While some travel agencies have been able to tap into small business loans offered under the U.S. federal coronavirus relief package, many were unable to secure aid before the program's available funds ran out, according to Travel Leaders Network.
About one-third of the 472 affiliate and franchise agency owners Travel Leaders Network canvassed had applied for loans under the U.S. Small Business Administration's Paycheck Protection Program, but 94.8 percent had yet to receive approval or funding.
The loans were made available through the U.S. Coronavirus Aid, Relief and Economic Security Act, passed late last month. The SBA on April 16 announced that it is no longer accepting PPP applications after the entirety of the $349 billion earmarked for the program in the CARES Act had run out. However, a new infusion of funding is expected, with the Senate on Sunday night nearing agreement on a plan to allocate an additional $310 billion to the PPP.

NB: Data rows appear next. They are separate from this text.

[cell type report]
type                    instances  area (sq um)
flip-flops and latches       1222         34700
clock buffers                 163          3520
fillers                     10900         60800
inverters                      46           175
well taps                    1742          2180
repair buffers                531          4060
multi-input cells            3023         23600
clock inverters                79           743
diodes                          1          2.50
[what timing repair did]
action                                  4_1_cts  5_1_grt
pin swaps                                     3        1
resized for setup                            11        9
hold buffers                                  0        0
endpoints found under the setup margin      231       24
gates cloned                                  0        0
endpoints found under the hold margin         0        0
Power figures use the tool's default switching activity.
**src/spd_pkg.sv**
```systemverilog
// Constants, types and shared functions of the serial port with DMA.
// Assumes a single 200 MHz clock domain and a plain register port.
package spd_pkg;
  localparam int AW = 12;
  localparam int CW = 16;
  localparam int NEV = 11;
  localparam int PIN_W = 5;
  localparam int FD = 8;
  localparam int FAW = 3;
  localparam int FPW = 4;
  localparam logic [FPW-1:0] FIFO_FULL = 4'h8;
  localparam logic [FPW-1:0] RTS_MARGIN = 4'h4;

  // Register offsets.
  localparam logic [AW-1:0] OFF_STARTRX = 12'h000;
  localparam logic [AW-1:0] OFF_RX_STOP = 12'h004;
  localparam logic [AW-1:0] OFF_STARTTX = 12'h008;
  localparam logic [AW-1:0] OFF_TX_STOP = 12'h00c;
  localparam logic [AW-1:0] OFF_RX_FLUSH = 12'h02c;
  localparam logic [AW-1:0] OFF_SHORTCUT = 12'h200;
  localparam logic [AW-1:0] OFF_INTERRUPT_ENABLE = 12'h300;
  localparam logic [AW-1:0] OFF_INTERRUPT_ENABLE_SET = 12'h304;
  localparam logic [AW-1:0] OFF_INTERRUPT_ENABLE_CLEAR = 12'h308;
  localparam logic [AW-1:0] OFF_ERR = 12'h480;
  localparam logic [AW-1:0] OFF_ENABLE = 12'h500;
  localparam logic [AW-1:0] OFF_BITRATE = 12'h524;
  localparam logic [AW-1:0] OFF_RXPTR = 12'h534;
  localparam logic [AW-1:0] OFF_RXSIZE = 12'h538;
  localparam logic [AW-1:0] OFF_RXAMT = 12'h53c;
  localparam logic [AW-1:0] OFF_TXPTR = 12'h544;
  localparam logic [AW-1:0] OFF_TXSIZE = 12'h548;
  localparam logic [AW-1:0] OFF_TXAMT = 12'h54c;
  localparam logic [AW-1:0] OFF_CONFIG = 12'h56c;

  // Pin selects, in the order rts, txd, cts, rxd.
  localparam int PS_RTS = 0;
  localparam int PS_TXD = 1;
  localparam int PS_CTS = 2;
  localparam int PS_RXD = 3;
  localparam logic [AW-1:0] PS_OFF [4] = '{12'h508, 12'h50c, 12'h510, 12'h514};
  localparam int PSEL_OFF = 31;
  localparam logic [31:0] PSEL_RST = 32'hffffffff;

  // Event indices and their offsets.
  localparam int EV_CTS = 0;
  localparam int EV_CTS_HIGH = 1;
  localparam int EV_RXDRDY = 2;
  localparam int EV_ENDRX = 3;
  localparam int EV_TXDRDY = 4;
  localparam int EV_ENDTX = 5;
  localparam int EV_ERROR = 6;
  localparam int EV_RX_TIMEOUT = 7;
  localparam int EV_RXSTART = 8;
  localparam int EV_TXSTART = 9;
  localparam int EV_TXSTOP = 10;
  localparam logic [AW-1:0] EV_OFF [NEV] = '{12'h100, 12'h104, 12'h108, 12'h110,
    12'h11c, 12'h120, 12'h124, 12'h144, 12'h14c, 12'h150, 12'h158};

  // Field positions and reset values.
  localparam int SH_ENDRX_STARTRX = 0;
  localparam int SH_ENDRX_RX_STOP = 1;
  localparam int ERR_OVR = 0;
  localparam int ERR_PAR = 1;
  localparam int ERR_FRM = 2;
  localparam int CFG_HWFC = 0;
  localparam int CFG_PAR = 1;
  localparam int CFG_STOP2 = 4;
  localparam logic [3:0] EN_ON = 4'h1;
  localparam logic [31:0] BITRATE_RST = 32'h000006c8;
  localparam logic [3:0] FR_BASE = 4'ha;

  typedef enum logic [3:0] {
    TX_IDLE = 4'b0001,
    TX_REQ = 4'b0010,
    TX_LOAD = 4'b0100,
    TX_SEND = 4'b1000
  } spd_tx_t;

  typedef enum logic [1:0] {
    RL_IDLE = 2'b01,
    RL_BITS = 2'b10
  } spd_rl_t;

  // One-hot decode of an event offset.
  function automatic logic [NEV-1:0] ev_dec(input logic [AW-1:0] a);
    logic [NEV-1:0] h;
    h = '0;
    for (int i = 0; i < NEV; i++) begin
      h[i] = (a == EV_OFF[i]);
    end
    return h;
  endfunction

  // Bits in a frame: start, eight data, parity, stops.
  function automatic logic [3:0] frame_len(input logic par, input logic stop2);
    return FR_BASE + {3'h0, par} + {3'h0, stop2};
  endfunction
endpackage

```
**src/spd_mem_if.sv**
```systemverilog
// Port bundle between the controller and its receive queue memory.
// Assumes both ends run on clk_sys.
`timescale 1ns/100ps
interface spd_mem_if;
  logic wr_en;
  logic [spd_pkg::FAW-1:0] wr_addr;
  logic [7:0] wr_data;
  logic [spd_pkg::FAW-1:0] rd_addr;
  logic [7:0] rd_data;
  modport owner (output wr_en, wr_addr, wr_data, rd_addr, input rd_data);
  modport mem (input wr_en, wr_addr, wr_data, rd_addr, output rd_data);
endinterface

```
**src/spd_fifo_mem.sv**
```systemverilog
// Byte store of the internal receive queue, read data registered.
// Assumes the owner keeps the queue pointers.
`timescale 1ns/100ps
module spd_fifo_mem (
  input logic clk_sys,
  input logic ce,
  spd_mem_if.mem port
);
  import spd_pkg::*;
  logic [7:0] ram_q [FD];
  logic [7:0] rd_q;

  // Storage needs no reset; the pointers decide what is valid.
  always_ff @(posedge clk_sys) begin
    if (ce) begin
      if (port.wr_en) begin
        ram_q[port.wr_addr] <= port.wr_data;
      end
      rd_q <= ram_q[port.rd_addr];
    end
  end
  assign port.rd_data = rd_q;
endmodule // spd_fifo_mem

```
**src/spd_uart.sv**
```systemverilog
// Serial port with DMA: registers, pin routing, transmitter and receiver.
// Assumes a byte-wide memory port that answers reads one cycle later.
`timescale 1ns/100ps
module spd_uart (
  input logic clk_sys,
  input logic sys_rst,
  input logic ce,
  input logic system_off,
  input logic [spd_pkg::AW-1:0] bus_addr,
  input logic [31:0] bus_wdata,
  input logic bus_wr,
  input logic bus_rd,
  output logic [31:0] bus_rdata,
  input logic [31:0] pin_in,
  output logic [31:0] pin_out,
  output logic [31:0] pin_oe,
  output logic dma_rd_en,
  output logic [31:0] dma_rd_addr,
  input logic [7:0] dma_rd_data,
  output logic dma_wr_en,
  output logic [31:0] dma_wr_addr,
  output logic [7:0] dma_wr_data
);
  import spd_pkg::*;

  logic [NEV-1:0] ev_q, ev_set;
  logic [2:0] err_q, err_set;
  logic [31:0] shortcut_q, interrupt_enable_q, enable_q, bit_rate_q, cfg_q, rdata_q;
  logic [31:0] psel_q [4];
  logic [31:0] rx_ptr_q, tx_ptr_q, rx_base_q, tx_base_q, rd_addr_q, wr_addr_q;
  logic [CW-1:0] rx_max_q, tx_max_q, rx_lim_q, tx_lim_q, rx_amt_q, tx_amt_q;
  logic [31:0] pout_q, poe_q, pout_d, poe_d, rd_val;
  spd_tx_t tx_st_q;
  spd_rl_t rl_st_q;
  logic tx_act_q, tx_stop_q, cts_prev_q;
  logic [11:0] tx_fr_q, rx_sh_q;
  logic [3:0] tx_bits_q, rx_cnt_q;
  logic [15:0] tx_bc_q, rx_bc_q;
  logic rx_on_q, rx_stop_q, flush_q, rx_endsent_q, rx_fin_q, drn_q;
  logic [FPW-1:0] wp_q, rp_q;
  logic wr_en_q;
  logic [7:0] wr_data_q;
  spd_mem_if mem_bus ();

  spd_fifo_mem u_mem (
    .clk_sys(clk_sys),
    .ce(ce),
    .port(mem_bus.mem)
  );

  // Bus decode; tasks only act while the port is enabled.
  wire port_on = (enable_q[3:0] == EN_ON);
  wire wr_task = bus_wr && bus_wdata[0] && port_on;
  wire [NEV-1:0] ev_hit = ev_dec(bus_addr);
  wire sc_endrx = port_on && ev_set[EV_ENDRX];
  wire go_startrx = (wr_task && bus_addr == OFF_STARTRX) || (sc_endrx && shortcut_q[SH_ENDRX_STARTRX]);
  wire go_rx_stop = (wr_task && bus_addr == OFF_RX_STOP) || (sc_endrx && shortcut_q[SH_ENDRX_RX_STOP]);
  wire go_starttx = wr_task && bus_addr == OFF_STARTTX;
  wire go_tx_stop = wr_task && bus_addr == OFF_TX_STOP;
  wire go_flush = wr_task && bus_addr == OFF_RX_FLUSH;
  wire par_on = cfg_q[CFG_PAR];
  wire hwfc = cfg_q[CFG_HWFC];
  wire [15:0] bit_per = (bit_rate_q[15:0] == 16'h0) ? 16'h1 : bit_rate_q[15:0];

  // Selected pin level; a disconnected select reads as idle high.
  function automatic logic pin_sel(input logic [31:0] pins, input logic [31:0] ps);
    return ps[PSEL_OFF] ? 1'b1 : pins[ps[PIN_W-1:0]];
  endfunction

  // Input routing, only live while enabled.
  wire cts_con = port_on && !psel_q[PS_CTS][PSEL_OFF];
  wire cts_now = port_on ? pin_sel(pin_in, psel_q[PS_CTS]) : 1'b1;
  wire rx_pin = port_on ? pin_sel(pin_in, psel_q[PS_RXD]) : 1'b1;
  wire cts_ok = !hwfc || !cts_now;

  // Queue state and the request-to-send level.
  wire [FPW-1:0] fcount = wp_q - rp_q;
  wire fempty = (fcount == '0);
  wire ffull = (fcount == FIFO_FULL);
  wire rts_act = rx_on_q && !rx_stop_q && (fcount < FIFO_FULL - RTS_MARGIN);
  wire rts_line = hwfc ? !rts_act : 1'b1;
  wire tx_line = (tx_st_q == TX_SEND) ? tx_fr_q[0] : 1'b1;

  // Transmit sequencing terms.
  wire tx_tick = (tx_st_q == TX_SEND) && (tx_bc_q == 16'h0);
  wire tx_byte_done = tx_tick && (tx_bits_q == 4'h1);
  wire tx_fin = (tx_st_q == TX_IDLE) && tx_act_q && (tx_amt_q == tx_lim_q || tx_stop_q);
  wire tx_go = (tx_st_q == TX_IDLE) && tx_act_q && !tx_stop_q && tx_amt_q != tx_lim_q && cts_ok;
  wire [7:0] tx_byte = dma_rd_data;
  wire tx_par = par_on ? ^tx_byte : 1'b1;

  // Receive decode of a finished frame.
  wire [3:0] rx_len = frame_len(par_on, 1'b0);
  wire [7:0] rx_byte = rx_sh_q[8:1];
  wire rx_start_ok = rx_fin_q && !rx_sh_q[0];
  wire rx_stop_ok = rx_sh_q[rx_len - 4'h1];
  wire rx_good = rx_start_ok && rx_stop_ok;
  wire rx_push = rx_good && !ffull;
  wire rx_full = (rx_amt_q == rx_lim_q);
  wire can_drain = (rx_on_q || flush_q) && !fempty && !rx_full && !drn_q;
  wire rx_quiet = rx_stop_q && (rl_st_q == RL_IDLE) && !drn_q && !rx_fin_q && (fempty || rx_full);
  wire flush_done = flush_q && !drn_q && (fempty || rx_full);
  wire rx_endrx = !rx_endsent_q && ((rx_on_q && (rx_full || rx_quiet)) || flush_done);

  // Error causes; a framing error drops the byte, parity keeps it.
  assign err_set[ERR_OVR] = rx_good && ffull;
  assign err_set[ERR_PAR] = rx_good && par_on && (rx_sh_q[9] != ^rx_byte);
  assign err_set[ERR_FRM] = rx_start_ok && !rx_stop_ok;

  // Event sources.
  assign ev_set[EV_CTS] = cts_con && !cts_now && cts_prev_q;
  assign ev_set[EV_CTS_HIGH] = cts_con && cts_now && !cts_prev_q;
  assign ev_set[EV_RXDRDY] = rx_good;
  assign ev_set[EV_ENDRX] = rx_endrx;
  assign ev_set[EV_TXDRDY] = tx_byte_done;
  assign ev_set[EV_ENDTX] = tx_fin;
  assign ev_set[EV_ERROR] = |err_set;
  assign ev_set[EV_RX_TIMEOUT] = rx_quiet && rx_endsent_q;
  assign ev_set[EV_RXSTART] = go_startrx && !rx_stop_q;
  assign ev_set[EV_TXSTART] = go_starttx && !tx_act_q;
  assign ev_set[EV_TXSTOP] = (tx_st_q == TX_IDLE) && tx_stop_q;

  // Queue memory connections.
  assign mem_bus.wr_en = rx_push;
  assign mem_bus.wr_addr = wp_q[FAW-1:0];
  assign mem_bus.wr_data = rx_byte;
  assign mem_bus.rd_addr = rp_q[FAW-1:0];

  // Read selection; tasks and unmapped offsets read zero.
  always_comb begin
    rd_val = '0;
    for (int i = 0; i < NEV; i++) begin
      if (ev_hit[i]) begin
        rd_val = {31'h0, ev_q[i]};
      end
    end
    for (int i = 0; i < 4; i++) begin
      if (bus_addr == PS_OFF[i]) begin
        rd_val = psel_q[i];
      end
    end
    case (bus_addr)
      OFF_SHORTCUT: rd_val = shortcut_q;
      OFF_INTERRUPT_ENABLE, OFF_INTERRUPT_ENABLE_SET, OFF_INTERRUPT_ENABLE_CLEAR: rd_val = interrupt_enable_q;
      OFF_ERR: rd_val = {29'h0, err_q};
      OFF_ENABLE: rd_val = enable_q;
      OFF_BITRATE: rd_val = bit_rate_q;
      OFF_RXPTR: rd_val = rx_ptr_q;
      OFF_RXSIZE: rd_val = {16'h0, rx_max_q};
      OFF_RXAMT: rd_val = {16'h0, rx_amt_q};
      OFF_TXPTR: rd_val = tx_ptr_q;
      OFF_TXSIZE: rd_val = {16'h0, tx_max_q};
      OFF_TXAMT: rd_val = {16'h0, tx_amt_q};
      OFF_CONFIG: rd_val = cfg_q;
      default: ;
    endcase
  end

  // Output pin routing; nothing is driven while the port is disabled.
  always_comb begin
    pout_d = '1;
    poe_d = '0;
    if (port_on && !psel_q[PS_TXD][PSEL_OFF]) begin
      poe_d[psel_q[PS_TXD][PIN_W-1:0]] = 1'b1;
      pout_d[psel_q[PS_TXD][PIN_W-1:0]] = tx_line;
    end
    if (port_on && !psel_q[PS_RTS][PSEL_OFF]) begin
      poe_d[psel_q[PS_RTS][PIN_W-1:0]] = 1'b1;
      pout_d[psel_q[PS_RTS][PIN_W-1:0]] = rts_line;
    end
  end

  // Register file. Hardware sets win over software clears.
  always_ff @(posedge clk_sys) begin
    if (sys_rst) begin
      ev_q <= '0;
      err_q <= '0;
      shortcut_q <= '0;
      interrupt_enable_q <= '0;
      enable_q <= '0;
      bit_rate_q <= BITRATE_RST;
      cfg_q <= '0;
      rx_ptr_q <= '0;
      tx_ptr_q <= '0;
      rx_max_q <= '0;
      tx_max_q <= '0;
      rdata_q <= '0;
      psel_q <= '{default: PSEL_RST};
    end else if (ce) begin
      ev_q <= (ev_q & ~((bus_wr && !bus_wdata[0]) ? ev_hit : '0)) | ev_set;
      err_q <= (err_q & ~((bus_wr && bus_addr == OFF_ERR) ? bus_wdata[2:0] : 3'h0)) | err_set;
      rdata_q <= bus_rd ? rd_val : '0;
      if (bus_wr) begin
        case (bus_addr)
          OFF_SHORTCUT: shortcut_q <= bus_wdata;
          OFF_INTERRUPT_ENABLE: interrupt_enable_q <= bus_wdata;
          OFF_INTERRUPT_ENABLE_SET: interrupt_enable_q <= interrupt_enable_q | bus_wdata;
          OFF_INTERRUPT_ENABLE_CLEAR: interrupt_enable_q <= interrupt_enable_q & ~bus_wdata;
          OFF_ENABLE: enable_q <= bus_wdata;
          OFF_BITRATE: bit_rate_q <= bus_wdata;
          OFF_RXPTR: rx_ptr_q <= bus_wdata;
          OFF_RXSIZE: rx_max_q <= bus_wdata[CW-1:0];
          OFF_TXPTR: tx_ptr_q <= bus_wdata;
          OFF_TXSIZE: tx_max_q <= bus_wdata[CW-1:0];
          OFF_CONFIG: cfg_q <= bus_wdata;
          default: ;
        endcase
      end
      // Selects are ignored while enabled and wiped when the system goes off.
      for (int i = 0; i < 4; i++) begin
        if (system_off) begin
          psel_q[i] <= PSEL_RST;
        end else if (bus_wr && !port_on && bus_addr == PS_OFF[i]) begin
          psel_q[i] <= bus_wdata;
        end
      end
    end
  end

  // Registered pins and line-side sampling.
  always_ff @(posedge clk_sys) begin
    if (sys_rst) begin
      pout_q <= '1;
      poe_q <= '0;
      cts_prev_q <= 1'b1;
    end else if (ce) begin
      pout_q <= pout_d;
      poe_q <= poe_d;
      cts_prev_q <= cts_now;
    end
  end

  // Transmitter: fetch a byte, build the frame, shift it out LSB first.
  always_ff @(posedge clk_sys) begin
    if (sys_rst) begin
      tx_st_q <= TX_IDLE;
      tx_act_q <= 1'b0;
      tx_stop_q <= 1'b0;
      tx_base_q <= '0;
      tx_lim_q <= '0;
      tx_amt_q <= '0;
      tx_fr_q <= '1;
      tx_bits_q <= '0;
      tx_bc_q <= '0;
      rd_addr_q <= '0;
    end else if (ce) begin
      if (go_starttx && !tx_act_q) begin
        tx_act_q <= 1'b1;
        tx_base_q <= tx_ptr_q;
        tx_lim_q <= tx_max_q;
        tx_amt_q <= '0;
      end else if (tx_fin) begin
        tx_act_q <= 1'b0;
      end
      if (go_tx_stop) begin
        tx_stop_q <= 1'b1;
      end else if (tx_st_q == TX_IDLE) begin
        tx_stop_q <= 1'b0;
      end
      unique case (tx_st_q)
        TX_IDLE: begin
          if (tx_go) begin
            tx_st_q <= TX_REQ;
            rd_addr_q <= tx_base_q + {16'h0, tx_amt_q};
          end
        end
        TX_REQ: tx_st_q <= TX_LOAD;
        TX_LOAD: begin
          tx_st_q <= TX_SEND;
          tx_fr_q <= {2'b11, tx_par, tx_byte, 1'b0};
          tx_bits_q <= frame_len(par_on, cfg_q[CFG_STOP2]);
          tx_bc_q <= bit_per - 16'h1;
        end
        TX_SEND: begin
          if (tx_tick) begin
            tx_fr_q <= {1'b1, tx_fr_q[11:1]};
            tx_bits_q <= tx_bits_q - 4'h1;
            tx_bc_q <= bit_per - 16'h1;
            if (tx_byte_done) begin
              tx_st_q <= TX_IDLE;
              tx_amt_q <= tx_amt_q + 16'h1;
            end
          end else begin
            tx_bc_q <= tx_bc_q - 16'h1;
          end
        end
      endcase
    end
  end

  // Receive line: sample each bit in its middle.
  always_ff @(posedge clk_sys) begin
    if (sys_rst) begin
      rl_st_q <= RL_IDLE;
      rx_sh_q <= '0;
      rx_cnt_q <= '0;
      rx_bc_q <= '0;
      rx_fin_q <= 1'b0;
    end else if (ce) begin
      rx_fin_q <= 1'b0;
      unique case (rl_st_q)
        RL_IDLE: begin
          if (rx_on_q && !rx_pin) begin
            rl_st_q <= RL_BITS;
            rx_bc_q <= {1'b0, bit_per[15:1]};
            rx_cnt_q <= '0;
          end
        end
        RL_BITS: begin
          if (rx_bc_q == 16'h0) begin
            rx_sh_q[rx_cnt_q] <= rx_pin;
            rx_cnt_q <= rx_cnt_q + 4'h1;
            rx_bc_q <= bit_per - 16'h1;
            if (rx_cnt_q == rx_len - 4'h1) begin
              rl_st_q <= RL_IDLE;
              rx_fin_q <= 1'b1;
            end
          end else begin
            rx_bc_q <= rx_bc_q - 16'h1;
          end
        end
      endcase
    end
  end

  // Receive queue and buffer drain, stop and flush sequencing.
  always_ff @(posedge clk_sys) begin
    if (sys_rst) begin
      rx_on_q <= 1'b0;
      rx_stop_q <= 1'b0;
      flush_q <= 1'b0;
      rx_endsent_q <= 1'b0;
      rx_base_q <= '0;
      rx_lim_q <= '0;
      rx_amt_q <= '0;
      wp_q <= '0;
      rp_q <= '0;
      drn_q <= 1'b0;
      wr_en_q <= 1'b0;
      wr_addr_q <= '0;
      wr_data_q <= '0;
    end else if (ce) begin
      wr_en_q <= 1'b0;
      if (rx_push) begin
        wp_q <= wp_q + 4'h1;
      end
      if (can_drain) begin
        rp_q <= rp_q + 4'h1;
      end
      drn_q <= can_drain;
      if (drn_q) begin
        wr_en_q <= 1'b1;
        wr_addr_q <= rx_base_q + {16'h0, rx_amt_q};
        wr_data_q <= mem_bus.rd_data;
        rx_amt_q <= rx_amt_q + 16'h1;
      end
      if (rx_endrx) begin
        rx_endsent_q <= 1'b1;
        flush_q <= 1'b0;
      end
      if (ev_set[EV_RX_TIMEOUT]) begin
        rx_on_q <= 1'b0;
        rx_stop_q <= 1'b0;
      end else if (go_rx_stop && rx_on_q) begin
        rx_stop_q <= 1'b1;
      end
      // A start restarts the buffer; it is held off while a stop is pending.
      if (go_startrx && !rx_stop_q) begin
        rx_on_q <= 1'b1;
        rx_endsent_q <= 1'b0;
        rx_base_q <= rx_ptr_q;
        rx_lim_q <= rx_max_q;
        rx_amt_q <= '0;
      end else if (go_flush && !rx_on_q && !flush_q) begin
        flush_q <= 1'b1;
        rx_endsent_q <= 1'b0;
        rx_base_q <= rx_ptr_q;
        rx_lim_q <= rx_max_q;
        rx_amt_q <= '0;
      end
    end
  end

  assign bus_rdata = rdata_q;
  assign pin_out = pout_q;
  assign pin_oe = poe_q;
  assign dma_rd_en = (tx_st_q == TX_REQ);
  assign dma_rd_addr = rd_addr_q;
  assign dma_wr_en = wr_en_q;
  assign dma_wr_addr = wr_addr_q;
  assign dma_wr_data = wr_data_q;

  // Checks of the documented behaviour.
  AST_TX_PARITY: assert property (
    @(posedge clk_sys) disable iff (sys_rst)
    ce && tx_st_q == TX_LOAD && par_on |=> tx_fr_q[9] == ^tx_fr_q[8:1])
    else $error("Transmit parity bit is not even.");
  AST_TX_STOP_LEN: assert property (
    @(posedge clk_sys) disable iff (sys_rst)
    ce && tx_st_q == TX_LOAD |=> tx_bits_q == frame_len($past(par_on), $past(cfg_q[CFG_STOP2])))
    else $error("Frame length ignores stop bit setting.");
  AST_PINS_OFF: assert property (
    @(posedge clk_sys) disable iff (sys_rst)
    ce && !port_on |=> pin_oe == '0)
    else $error("Pin driven while port disabled.");
  AST_ERR_W1C: assert property (
    @(posedge clk_sys) disable iff (sys_rst)
    ce && bus_wr && bus_addr == OFF_ERR && bus_wdata[ERR_FRM] && !err_set[ERR_FRM] |=> !err_q[ERR_FRM])
    else $error("Error cause bit not cleared by write of one.");
  AST_SHORT_START: assert property (
    @(posedge clk_sys) disable iff (sys_rst)
    ce && port_on && shortcut_q[SH_ENDRX_STARTRX] && ev_set[EV_ENDRX] && !rx_stop_q |=> rx_on_q && rx_amt_q == '0)
    else $error("Shortcut did not fire the start task.");
  AST_RX_LIMIT: assert property (
    @(posedge clk_sys) disable iff (sys_rst)
    rx_amt_q <= rx_lim_q)
    else $error("Receive count passed the buffer size.");
  AST_TX_LIMIT: assert property (
    @(posedge clk_sys) disable iff (sys_rst)
    tx_act_q |-> tx_amt_q <= tx_lim_q)
    else $error("Transmit count passed the buffer size.");
  AST_CTS_HIGH_EVENT: assert property (
    @(posedge clk_sys) disable iff (sys_rst)
    ce && cts_con && cts_now && !cts_prev_q |=> ev_q[EV_CTS_HIGH])
    else $error("Clear-to-send release did not set its event.");
  AST_TASK_READS_ZERO: assert property (
    @(posedge clk_sys) disable iff (sys_rst)
    ce && bus_rd && bus_addr == OFF_TX_STOP |=> bus_rdata == '0)
    else $error("Task register read nonzero.");
  AST_EVENT_STICKY: assert property (
    @(posedge clk_sys) disable iff (sys_rst)
    ce && ev_q[EV_RXDRDY] && !(bus_wr && ev_hit[EV_RXDRDY] && !bus_wdata[0]) |=> ev_q[EV_RXDRDY])
    else $error("Event dropped without a software clear.");
endmodule // spd_uart

```
**config.mk**
```make
export PLATFORM = sky130hd
export DESIGN_NAME = spd_uart
export DESIGN_NICKNAME = d
export VERILOG_FILES = /design/src/spd_pkg.sv /design/src/spd_mem_if.sv /design/src/spd_fifo_mem.sv /design/src/spd_uart.sv
export SDC_FILE = /design/constraint.sdc
export NUM_CORES = 2
export LEC_CHECK = 0
export BUFFER_PORTS_ARGS = -buffer_cell sky130_fd_sc_hd__buf_2
export CAP_MARGIN = 40
export CORE_UTILIZATION = 35
export CTS_CLUSTER_SIZE = 30
export DETAILED_ROUTE_END_ITERATION = 6
export GPL_TIMING_DRIVEN = 0
export HOLD_SLACK_MARGIN = 0.15
export PLACE_DENSITY = 0.49
export SLEW_MARGIN = 10
export SYNTH_ARGS = -nofsm -noshare
export SYNTH_HDL_FRONTEND = slang
export SYNTH_SLANG_ARGS = --single-unit
```
**constraint.sdc**
```tcl
create_clock -name clk_sys -period 4.42 [get_ports clk_sys]
set_input_delay 0.663 -clock clk_sys [delete_from_list [all_inputs] [get_ports clk_sys]]
set_output_delay 0.663 -clock clk_sys [all_outputs]
set_load 0.01 [all_outputs]
```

About $60 billion could be allocated to the SBA's Economic Injury Disaster Loan program. About 60 percent of respondents had applied for the SBA's Disaster Loan program and 98.9 percent of those applicants had not yet received funds or approval, while 51 percent had applied for the SBA Economic Injury Disaster Loan Emergency Advance program, and none had received the $10,000 advance available under that program.
According to the American Society of Travel Advisors, 98 percent of U.S. travel agencies have fewer than 500 employees, and thus are eligible for PPP loans. Larger agencies can tap into the $25 billion in CARES Act loans and grants provided for airlines and related entities, which explicitly include "ticket agents."